Entries supplied:
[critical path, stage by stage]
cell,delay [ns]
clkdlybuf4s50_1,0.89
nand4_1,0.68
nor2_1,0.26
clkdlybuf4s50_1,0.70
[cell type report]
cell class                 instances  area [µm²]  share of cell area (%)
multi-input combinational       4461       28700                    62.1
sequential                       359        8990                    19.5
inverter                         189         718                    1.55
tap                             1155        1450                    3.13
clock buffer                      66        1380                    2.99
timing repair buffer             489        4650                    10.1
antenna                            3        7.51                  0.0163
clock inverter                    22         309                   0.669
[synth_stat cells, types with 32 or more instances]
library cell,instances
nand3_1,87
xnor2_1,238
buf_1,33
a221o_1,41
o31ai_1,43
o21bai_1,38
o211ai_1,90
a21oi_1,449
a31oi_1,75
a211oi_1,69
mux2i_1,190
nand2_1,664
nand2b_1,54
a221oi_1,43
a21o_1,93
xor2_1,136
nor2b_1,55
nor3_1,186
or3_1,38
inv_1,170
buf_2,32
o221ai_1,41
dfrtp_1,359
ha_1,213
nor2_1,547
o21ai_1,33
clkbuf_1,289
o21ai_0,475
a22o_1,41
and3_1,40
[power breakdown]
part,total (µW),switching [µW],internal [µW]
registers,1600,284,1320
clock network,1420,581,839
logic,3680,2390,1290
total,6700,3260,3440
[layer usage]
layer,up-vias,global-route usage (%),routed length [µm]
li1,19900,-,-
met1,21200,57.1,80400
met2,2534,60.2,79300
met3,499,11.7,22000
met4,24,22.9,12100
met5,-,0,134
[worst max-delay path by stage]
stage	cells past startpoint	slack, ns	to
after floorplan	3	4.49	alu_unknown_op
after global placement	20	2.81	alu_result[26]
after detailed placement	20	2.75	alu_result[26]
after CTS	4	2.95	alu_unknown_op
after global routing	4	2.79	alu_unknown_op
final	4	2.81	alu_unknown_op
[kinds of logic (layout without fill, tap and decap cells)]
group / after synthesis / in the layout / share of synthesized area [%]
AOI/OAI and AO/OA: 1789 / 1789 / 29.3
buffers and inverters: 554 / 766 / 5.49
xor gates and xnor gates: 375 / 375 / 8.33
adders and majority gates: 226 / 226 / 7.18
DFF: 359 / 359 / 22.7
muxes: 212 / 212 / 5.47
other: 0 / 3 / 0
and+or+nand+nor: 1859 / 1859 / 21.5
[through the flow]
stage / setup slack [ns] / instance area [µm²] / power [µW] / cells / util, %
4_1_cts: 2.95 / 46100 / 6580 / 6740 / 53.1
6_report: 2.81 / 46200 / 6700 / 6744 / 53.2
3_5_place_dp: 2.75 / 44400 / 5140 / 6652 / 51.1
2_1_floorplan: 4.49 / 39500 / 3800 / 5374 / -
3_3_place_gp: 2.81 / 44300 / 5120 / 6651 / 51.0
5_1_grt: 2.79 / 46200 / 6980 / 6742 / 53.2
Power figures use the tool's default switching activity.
$ cat src/rtl/ff_array_rmw_ctrl.sv
// Read-modify-write controller for a two-port flop metadata array.
// Port 1 reads the old entry, the merged value goes back on port 0 a cycle
// later, and a one-deep forward register covers the array's write latency.
// A clear sweep zeroes every set, one write per cycle.
module ff_array_rmw_ctrl #(
   parameter int S_INDEX = 4,
   parameter int WIDTH   = 1
) (
   input  logic               clk,
   input  logic               rst,
   input  logic               req_valid,
   output logic               req_ready,
   input  logic [S_INDEX-1:0] req_addr,
   input  logic [WIDTH-1:0]   req_mask,
   input  logic [WIDTH-1:0]   req_data,
   output logic               rsp_valid,
   output logic [WIDTH-1:0]   rsp_old,
   output logic [WIDTH-1:0]   rsp_new,
   input  logic               clear_start,
   output logic               clear_busy,
   output logic               clear_done,
   output logic               arr_csb0,
   output logic               arr_web0,
   output logic [S_INDEX-1:0] arr_addr0,
   output logic [WIDTH-1:0]   arr_din0,
   output logic               arr_csb1,
   output logic [S_INDEX-1:0] arr_addr1,
   input  logic [WIDTH-1:0]   arr_dout1
);

   localparam int NUM_SETS = 2**S_INDEX;
   localparam logic [S_INDEX-1:0] LAST_SET = S_INDEX'(NUM_SETS - 1);

   typedef enum logic [1:0] {
      IDLE,
      RUN,
      CLEAR
   } state_e;

   state_e             state_q, state_d;
   logic               clear_pend_q, clear_pend_d;
   logic [S_INDEX-1:0] clr_idx_q, clr_idx_d;
   logic               clear_done_q, clear_done_d;

   logic               s2_valid_q;
   logic [S_INDEX-1:0] s2_addr_q;
   logic [WIDTH-1:0]   s2_mask_q;
   logic [WIDTH-1:0]   s2_data_q;

   logic               fwd_valid_q;
   logic [S_INDEX-1:0] fwd_addr_q;
   logic [WIDTH-1:0]   fwd_data_q;

   logic               accept;
   logic               fwd_hit;
   logic [WIDTH-1:0]   old_val;
   logic [WIDTH-1:0]   new_val;
   logic               wr_en;
   logic [S_INDEX-1:0] wr_addr;
   logic [WIDTH-1:0]   wr_data;

   // Requests are refused once a clear has been asked for, so the S2 stage
   // drains before the sweep begins.
   assign req_ready = (state_q == RUN) && !clear_pend_q;
   assign accept    = req_valid && req_ready;

   // Merge stage: old value comes from the forward register when the write
   // issued last cycle targets the same set, since the array cannot show it yet.
   always_comb begin
      fwd_hit = s2_valid_q && fwd_valid_q && (fwd_addr_q == s2_addr_q);
      old_val = fwd_hit ? fwd_data_q : arr_dout1;
      new_val = (old_val & ~s2_mask_q) | (s2_data_q & s2_mask_q);
   end

   // Port-0 write source: the S2 merge result, or a zero during the sweep;
   // S2 is always empty while clearing, so the two never collide.
   always_comb begin
      wr_en   = s2_valid_q || (state_q == CLEAR);
      wr_addr = '0;
      wr_data = '0;
      if (s2_valid_q) begin
         wr_addr = s2_addr_q;
         wr_data = new_val;
      end else if (state_q == CLEAR) begin
         wr_addr = clr_idx_q;
      end
   end

   // Array pins and response outputs. Port 0 stays selected, and web0 is
   // held high on idle cycles so a latched enable never replays a write.
   always_comb begin
      arr_csb0   = 1'b0;
      arr_web0   = !wr_en;
      arr_addr0  = wr_addr;
      arr_din0   = wr_data;
      arr_csb1   = !accept;
      arr_addr1  = accept ? req_addr : '0;
      rsp_valid  = s2_valid_q;
      rsp_old    = s2_valid_q ? old_val : '0;
      rsp_new    = s2_valid_q ? new_val : '0;
      clear_busy = (state_q == CLEAR);
      clear_done = clear_done_q;
   end

   // Control FSM: clear requests are remembered until the pipeline is empty
   // and no request is entering it; a clear_start during the sweep is dropped.
   always_comb begin
      state_d      = state_q;
      clear_pend_d = clear_pend_q;
      clr_idx_d    = clr_idx_q;
      clear_done_d = 1'b0;
      case (state_q)
         IDLE: begin
            state_d = RUN;
            if (clear_start) begin
               clear_pend_d = 1'b1;
            end
         end
         RUN: begin
            if ((clear_start || clear_pend_q) && !s2_valid_q && !accept) begin
               state_d      = CLEAR;
               clear_pend_d = 1'b0;
               clr_idx_d    = '0;
            end else if (clear_start) begin
               clear_pend_d = 1'b1;
            end
         end
         CLEAR: begin
            clr_idx_d = clr_idx_q + 1'b1;
            if (clr_idx_q == LAST_SET) begin
               state_d      = RUN;
               clear_done_d = 1'b1;
            end
         end
         default: begin
            state_d = IDLE;
         end
      endcase
   end

   // State, sweep counter and done pulse registers.
   always_ff @(posedge clk) begin
      if (rst) begin
         state_q      <= IDLE;
         clear_pend_q <= 1'b0;
         clr_idx_q    <= '0;
         clear_done_q <= 1'b0;
      end else begin
         state_q      <= state_d;
         clear_pend_q <= clear_pend_d;
         clr_idx_q    <= clr_idx_d;
         clear_done_q <= clear_done_d;
      end
   end

   // S2 pipeline register, loaded by each accepted request.
   always_ff @(posedge clk) begin
      if (rst) begin
         s2_valid_q <= 1'b0;
         s2_addr_q  <= '0;
         s2_mask_q  <= '0;
         s2_data_q  <= '0;
      end else begin
         s2_valid_q <= accept;
         if (accept) begin
            s2_addr_q <= req_addr;
            s2_mask_q <= req_mask;
            s2_data_q <= req_data;
         end
      end
   end

   // Forward register tracks the most recent write; holding it across idle
   // cycles is safe because no later write could have superseded it.
   always_ff @(posedge clk) begin
      if (rst) begin
         fwd_valid_q <= 1'b0;
         fwd_addr_q  <= '0;
         fwd_data_q  <= '0;
      end else if (wr_en) begin
         fwd_valid_q <= 1'b1;
         fwd_addr_q  <= wr_addr;
         fwd_data_q  <= wr_data;
      end
   end

endmodule

$ cat config.mk
export PLATFORM = sky130hd
export DESIGN_NAME = ff_array_rmw_ctrl
export DESIGN_NICKNAME = d
export VERILOG_FILES = /design/src/rtl/ff_array_rmw_ctrl.sv
export SDC_FILE = /design/constraint.sdc
export NUM_CORES = 1
export LEC_CHECK = 0
export ABC_AREA = 1
export BUFFER_PORTS_ARGS = -buffer_cell sky130_fd_sc_hd__buf_4
export CAP_MARGIN = 20
export CELL_PAD_IN_SITES_DETAIL_PLACEMENT = 0
export CELL_PAD_IN_SITES_GLOBAL_PLACEMENT = 1
export CORE_MARGIN = 8
export CORE_UTILIZATION = 34
export CTS_CLUSTER_DIAMETER = 80
export DETAILED_ROUTE_END_ITERATION = 8
export GPL_TIMING_DRIVEN = 0
export PLACE_DENSITY_LB_ADDON = 0.1
export SLEW_MARGIN = 40
export SYNTH_ARGS = -nofsm -noshare
export SYNTH_HDL_FRONTEND = slang
export SYNTH_SLANG_ARGS = --single-unit
$ cat constraint.sdc
create_clock -name clk -period 1.4 [get_ports clk]
set_input_delay 0.07 -clock clk [delete_from_list [all_inputs] [get_ports clk]]
set_output_delay 0.07 -clock clk [all_outputs]
set_load 0.02 [all_outputs]
### After elaboration in Yosys (flattened, before gate mapping)

Cells that the tools add are included.

* add/subtract/negate cells: 1
* equal/unequal tests: 6
* muxes and demuxes: 15
* bitwise gates (word level): 5
* reduce and logical (&&, ||, !) cells: 18

Operators by type and width (number)
* two-way mux 4 bit: 4
* case mux 4 bit (2 select lines): 1
* logical AND 1 bit: 6
* two-way mux 1 bit: 6
* case mux 2 bit (3 select lines): 1
* adder 4 x 1 -> 4 bit, second input constant: 1
* == test 4 bit: 1
* == test 4 bit, second input constant: 1
* zero test 1 bit: 4
* two-way mux 2 bit: 2
* != test 2 x 1 -> 1 bit, second input constant: 2
* AND reduction 2 bit: 2
* nonzero test 2 bit: 2
* AND 1 bit: 2
* == test 2 x 1 -> 1 bit, second input constant: 1
* == test 2 bit, second input constant: 1
* zero test 2 bit: 1
* logical OR 1 bit: 2
* inverter 1 bit: 2
* case mux 1 bit (2 select lines): 1
* OR reduction 2 bit: 1
* bitwise OR 1 bit: 1

* register bits: 21
* output and inout bits: 18

### Logic depth before layout (Yosys ltp)

Gate-level depths: netlist of the first run.

* word-level depth: 7
* gate-level depth with buffers: 10
* mapped depth without buffers: 9

### Worst setup path before layout of the first run

No wires, ideal clock.

* path type: register to output
* start point: register s2_valid_q, in the netlist rsp_valid
* end point: output port rsp_new
* data arrival time: 1376 ps
* setup slack: -46 ps
* stages on the path, launching flop included: 9
* path buffers: 2
* path through: dfxtp_1 -> buf_4 -> nand3_1 -> nor2_1 -> nand3_1 -> nand3_1 -> nand2_1 -> inv_1 -> buf_4

* longest elaborated chain between the ends: 6

RTL lines
* start, declared: line 45 `logic s2_valid_q;`
* start signal, assigned: line 164 `s2_valid_q <= accept;`
* logical AND 1 bit (2 in a row): line 70 `fwd_hit = s2_valid_q && fwd_valid_q && (fwd_addr_q == s2_addr_q);`
* two-way mux 1 bit: line 71 `old_val = fwd_hit ? fwd_data_q : arr_dout1;`
* AND 1 bit: line 72 `new_val = (old_val & ~s2_mask_q) | (s2_data_q & s2_mask_q);`
* bitwise OR 1 bit: line 72
* two-way mux 1 bit *
* end, declared: line 18 `output logic [WIDTH-1:0] rsp_new,`

Every way passes the cells marked *; elsewhere a longest branch is shown, timed or not.

### Final worst setup path of the first run

* start point: register s2_addr_q[3]
* end point: register fwd_data_q

* longest elaborated chain between the ends: 6

RTL lines
* start, declared: line 46 `logic [S_INDEX-1:0] s2_addr_q;`
* start signal, assigned: line 166 `s2_addr_q <= req_addr;`
* == test 4 bit: line 70
* logical AND 1 bit: line 70
* two-way mux 1 bit: line 71
* AND 1 bit: line 72
* bitwise OR 1 bit: line 72
* two-way mux 1 bit: line 81 `if (s2_valid_q) begin`
* end signal, assigned: line 183 `fwd_data_q <= wr_data;`
* end, declared: line 52 `logic [WIDTH-1:0] fwd_data_q;`

No other way between the ends.
A chain may end at the register's enable or synchronous reset.

==> results.json, run 1 <==
{
  "max-vdd-ir-drop_v": 0.000493,
  "path_class": "reg -> reg",
  "gp_congestion": 0.751,
  "internal_power_w": 0.000963,
  "grt_first_pass_wirelength_mm": 5.17,
  "end_kind": "register",
  "rsz0062_at_grt": "yes",
  "drive_gt1_share_pct": 51.7,
  "clk_pin_slew_ps": 120,
  "remaining_drc_errors": 0,
  "clk_latency_ps": 300,
  "post_synth.cell_area_avg_sq_um": 6.83,
  "rows": 19,
  "cpLargestDelayFamily": "buffers and inverters",
  "maxCapViolations": 0,
  "overflow": 0,
  "antenna_cells_inserted": 0,
  "p_sw_share_pct": 31.6,
  "path_buf_inv": 5,
  "grt_max_degree": 12,
  "finalSetupTns_ps": -938,
  "netlist_area_sq_um": 1000,
  "pwr-share-comb_pct": 31.1,
  "final_cells": 242,
  "post_drt_wl_per_cell_um": 13.3,
  "postSynthCellCount": 147,
  "antenna_found_initial": 0,
  "placed_cells": 204,
  "path_cells": "inv_2 -> nand2_1 -> nand3_2 -> nor2_2 -> nand3_1 -> nand3_2 -> nand2_2 -> buf_4 -> buf_4 -> buf_4 -> buf_4 -> a21oi_1",
  "pwr_density_cell_nw_per_um2": 825,
  "die_area_sq_um": 4950,
  "ys_seq_area_share_pct": 41.8,
  "drt_iter0_markers": 33,
  "yosys.cell_types.count": 22,
  "die_y_um": 70.4,
  "drt-vias-per-instance": 4.84,
  "firstDrtPassIters": 4,
  "hp-class": "in -> reg",
  "portBuffers": 26,
  "drv_slew": 0,
  "dp_hpwl_mm": 2.04,
  "slowest_delay_ps": 390,
  "whs_ps": 24.4,
  "crit_slowest_cell": "dfxtp_2",
  "critPathLaunchType": "register",
  "ant_nets": 0,
  "synth_fp_nets": 159,
  "die_w_um": 70.4,
  "crit_path_max_fanout": 4,
  "outcome": "complete, but fails checks",
  "area_growth_syn_to_layout_pct": 69.9,
  "violations": "negative setup slack",
  "setup_viol": 11,
  "io_pins": 29,
  "seq_power_share_pct": 47.5,
  "synth_warnings": 0,
  "switchingPower_w": 0.000445,
  "drt_wl_total_mm": 3.22,
  "clock-skew-final_ps": 2.71,
  "max_freq_mhz": 617,
  "p_leak_nw": 0.814,
  "root_buffer": "clkbuf_4",
  "grt_pass1_vias": 1138,
  "worstPathRequired_ps": 1640,
  "vias": 1171,
  "setup_slack_ps": -221,
  "hold_violations": 0,
  "numCtsBuffers": 3,
  "initial_utilization_pct": 36.1,
  "fin_crit_ps": 1620,
  "cts.path.max_buffers": 2,
  "core_area_sq_um": 2780,
  "fin_nets": 224,
  "grt_use_total_pct": 12.3,
  "dpl_worst_slack_ps": -0.790,
  "cts_tree": "done",
  "fin_crit_sh_pct": 116,
  "cpMostUsedCell": "buf_4",
  "power.share.clock_pct": 21.4,
  "ys_ff_latch": 21,
  "cts_sinks": 21,
  "cts_max_level": 1,
  "arrival_ps": 1860
}
[final cells by class]
type / count / area [sq um]
fill: 264 / 1070
inverter: 22 / 91.3
sequential: 21 / 439
tap: 31 / 38.8
buffer: 5 / 37.5
timing repair buffer: 61 / 520
multi-input combinational: 98 / 553
clock buffer: 4 / 26.3
[repair_timing]
item / CTS / global route
gates resized for setup: 32 / 31
setup endpoints to repair: 13 / 20
pin swaps: 15 / 10
buffers inserted: 25 / 9
endpoints found under the hold margin: 1 / 0
hold buffers: 1 / 0
[state kept, by name, summed over array words and instances, names as in the netlist, 2 cells and up]
register,cells
clr_idx_q,4
fwd_addr_q,4
s2_addr_q,4
state_q,2
[worst paths after layout]
check               end  slack (ps)         start  cells after the start
min reg2reg  fwd_data_q         480    fwd_data_q                      2
max          fwd_data_q        -220  s2_addr_q[3]                     12
max reg2reg  fwd_data_q        -220  s2_addr_q[3]                     12
min           s2_mask_q          20      req_mask                      3
[power groups by stage]
stage | clock network, W | registers, W | logic, W
after global routing | 0.000335 | 0.000674 | 0.000475
after CTS | 0.000315 | 0.000666 | 0.000373
after floorplan | 0 | 0.000669 | 0.000183
final | 0.000301 | 0.000669 | 0.000438
after detailed placement | 0 | 0.000674 | 0.000277
after global placement | 0 | 0.000673 | 0.000274
[placed cells by master (no fill, tap or decap), types with 3 or more instances in the layout]
master    Yosys  layout
a21oi_1      15      14
inv_2         2       4
dfxtp_1      21      10
nand2_2       1       6
nand3_2       0       7
inv_1        20      15
nor2_2        1       5
clkbuf_4      0       3
o21ai_0       5       4
nor2_1       16      11
buf_4         3      45
a31oi_1       4       4
buf_6         0      18
nand2_1      34      28
dfxtp_2       0       9
nand3_1      13       6
clkbuf_1      2       3
[stage by stage]
stage               power [W]  area [sq um]  util [%]
global placement     0.000947          1240      44.6
CTS                   0.00135          1560      56.1
finish                0.00141          1710      61.4
floorplan            0.000852          1010         -
detailed placement   0.000951          1240      44.6
global route          0.00148          1710      61.4
[logic make-up after synthesis]
group	after synthesis	synth area share [%]
compound gates	26	13.7
other cells	1	0.373
flops	21	41.8
simple gates	70	31.1
buf+inv	28	11.7
fa+ha+maj	1	1.25
[metal layers]
metal | GRT usage, % | vias up | part of all wire, %
met1 | 13.0 | 550 | 40
met3 | 2.40 | 6 | 3.2
li1 | - | 597 | -
met5 | 0 | - | 0
met2 | 23.5 | 18 | 55
met4 | 3.35 | 0 | 1.5
[cells in the mapped netlist]
cell type	count	area share, %
ha_1	1	1.2
conb_1	1	0.37
nor2_1	16	6.0
inv_1	20	7.5
clkbuf_1	2	0.75
a31oi_1	4	2.5
o21ai_0	5	2.5
buf_4	3	2.2
o31ai_1	1	0.75
nor2_2	1	0.62
nand2_4	1	1.1
inv_2	2	0.75
nand3_1	13	6.5
nand2_1	34	13
nor3_4	1	1.6
nor3_2	1	1.0
buf_2	1	0.50
o21ai_1	1	0.50
a21oi_1	15	7.5
nand2_2	1	0.62
nor3_1	2	1.0
dfxtp_1	21	42
[worst register-to-register path, delay by kind of cell, from the launching register on]
kind	cells	cell delay, ps
compound gates	1	110
buf+inv	5	530
flops	1	390
simple gates	6	530
(Power assumes the default switching activity.)
==> run 2, diff against run 1 <==
Settings changed: ABC_CLOCK_PERIOD_IN_PS from default to 1400, CORE_UTILIZATION 34 to 36, CTS_BUF_LIST from default to sky130_fd_sc_hd__clkbuf_8.
==> run 2 against run 1 <==
Compared with the run above:
- the flow still finishes with violations (negative setup slack)
- hold slack better by 11 ps
- cell area down 7.6%
- register-to-register slack improved by 340 ps
- power increased by 1.8%
- clock-buffer cell count fell by 1
- sequential cell count did not move
- critical path depth down 1
==> results.json, run 2 (same netlist as run 1, synthesis figures left out) <==
{
  "outcome": "complete, but fails checks",
  "violations": "negative setup slack",
  "antenna_found_initial": 0,
  "arrival_ps": 1470,
  "cts.path.max_buffers": 2,
  "fin_nets": 209,
  "ant_nets": 0,
  "dp_hpwl_mm": 1.99,
  "clk_latency_ps": 260,
  "path_buf_inv": 4,
  "grt_use_total_pct": 12.0,
  "area_growth_syn_to_layout_pct": 57.0,
  "final_cells": 227,
  "grt_max_degree": 12,
  "rsz0062_at_grt": "yes",
  "overflow": 0,
  "die_w_um": 68.8,
  "clock-skew-final_ps": 1.58,
  "initial_utilization_pct": 37.1,
  "vias": 1081,
  "drt-vias-per-instance": 4.76,
  "dpl_worst_slack_ps": 10.9,
  "clk_pin_slew_ps": 80,
  "maxCapViolations": 0,
  "portBuffers": 26,
  "core_area_sq_um": 2710,
  "setup_slack_ps": -139,
  "path_class": "reg -> out",
  "drive_gt1_share_pct": 46.4,
  "hp-class": "in -> reg",
  "placed_cells": 204,
  "worst_slew_pin_slew_ps": 541,
  "ctsHoldBuffers": 0,
  "worstPathRequired_ps": 1330,
  "drt_iter0_markers": 46,
  "slowest_delay_ps": 360,
  "drt_wl_total_mm": 2.79,
  "antenna_cells_inserted": 0,
  "rows": 19,
  "crit_slowest_cell": "dfxtp_2",
  "grt_pass1_vias": 987,
  "remaining_drc_errors": 0,
  "final_common_cell": "buf_4",
  "final_cell_mix": "buf_4 (35), nand2_1 (29), inv_1 (15)",
  "path_cells": "inv_2 -> nand2_2 -> nand3_2 -> nor2_2 -> nand2_1 -> nand2_1 -> nand3_1 -> nand2_1 -> inv_2 -> buf_6 -> buf_6",
  "drv_slew": 0,
  "pwr_density_cell_nw_per_um2": 908,
  "max_freq_mhz": 650,
  "crit_path_max_fanout": 3,
  "cts_tree": "done",
  "p_leak_nw": 0.754,
  "whs_ps": 35.0,
  "cts_sinks": 21,
  "cpMostUsedCell": "nand2_1",
  "post-route-util_pct": 58.2,
  "numCtsBuffers": 3,
  "die_area_sq_um": 4740,
  "relSlewSlack_pct": 63.9,
  "grt_first_pass_wirelength_mm": 4.28,
  "max-vdd-ir-drop_v": 0.000674,
  "cpLargestDelayFamily": "simple AND/OR/NAND/NOR gates",
  "fin_crit_ps": 1540,
  "gp_congestion": 0.784,
  "hold_violations": 0,
  "post_drt_wl_per_cell_um": 12.3,
  "setup_viol": 3,
  "largest_registers": "clr_idx_q x4, fwd_addr_q x4, s2_addr_q x4",
  "cts_max_level": 1,
  "die_y_um": 68.8,
  "firstDrtPassIters": 4,
  "critPathLaunchType": "register",
  "io_pins": 29,
  "fin_crit_sh_pct": 110,
  "end_kind": "output port",
  "root_buffer": "clkbuf_8"
}
-- run 2: layout make-up --
class                           instances  area (sq um)
Buffer                                  5          37.5
Clock buffer                            3          41.3
Clock inverter                          1          3.75
Fill cell                             267          1130
Inverter                               22          86.3
Multi-Input combinational cell         98           543
Sequential cell                        21           437
Tap cell                               31          38.8
Timing Repair Buffer                   46           390
-- run 2: through the flow --
stage	cell area (sq um)	power [W]	TNS [ps]
CTS	1490	0.00140	-288
global route	1580	0.00151	-747
floorplan	1010	0.000852	0
finish	1580	0.00143	-217
global placement	1240	0.000948	0
detailed placement	1240	0.000951	0
-- run 2: metal layers --
metal  track usage (%)  part of all wire (%)
met3              2.91                   4.6
met5                 0                     0
met4              6.02                   1.4
met1              13.1                    42
met2              21.1                    52
-- run 2: power breakdown --
part	total, W	internal, W	leakage [nW]	switching [W]
clock network	0.000394	0.000196	0.0269	0.000198
logic	0.000373	0.000174	0.551	0.000198
registers	0.000666	0.000634	0.176	0.0000322
total	0.00143	0.00100	0.754	0.000429
-- run 2: path summary, 6_finish.rpt --
check	from	endpoint	slack [ps]	cells past startpoint
setup / recovery	fwd_addr_q[0]	rsp_new	-140	11
setup reg to reg	state_q[1]	clr_idx_q[2]	120	8
hold reg to reg	fwd_data_q	fwd_data_q	480	2
hold / removal	req_data	s2_data_q	30	3
-- run 2: worst reg2reg max path: stages (launching register included) --
cell and delay (ps):
dfxtp_2 330, inv_2 80, nand2_4 70, nor3_4 260, buf_6 160, nor3_4 40
nand2_4 90, nand3_1 70, a21oi_1 120
-- run 2: repair_timing --
action,in CTS,in global routing
endpoints found under the setup margin,13,17
pin swaps,14,13
setup buffers,17,4
resized for setup,32,21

Exercise description: Copy out, exactly and alone, the lines of the entries above between the ones holding "buffers and inverters: 554 / 766 / 5.49" and "5_1_grt: 2.79 / 46200 / 6980 / 6742 / 53.2", inclusive.

Solution to this exercise:
buffers and inverters: 554 / 766 / 5.49
xor gates and xnor gates: 375 / 375 / 8.33
adders and majority gates: 226 / 226 / 7.18
DFF: 359 / 359 / 22.7
muxes: 212 / 212 / 5.47
other: 0 / 3 / 0
and+or+nand+nor: 1859 / 1859 / 21.5
[through the flow]
stage / setup slack [ns] / instance area [µm²] / power [µW] / cells / util, %
4_1_cts: 2.95 / 46100 / 6580 / 6740 / 53.1
6_report: 2.81 / 46200 / 6700 / 6744 / 53.2
3_5_place_dp: 2.75 / 44400 / 5140 / 6652 / 51.1
2_1_floorplan: 4.49 / 39500 / 3800 / 5374 / -
3_3_place_gp: 2.81 / 44300 / 5120 / 6651 / 51.0
5_1_grt: 2.79 / 46200 / 6980 / 6742 / 53.2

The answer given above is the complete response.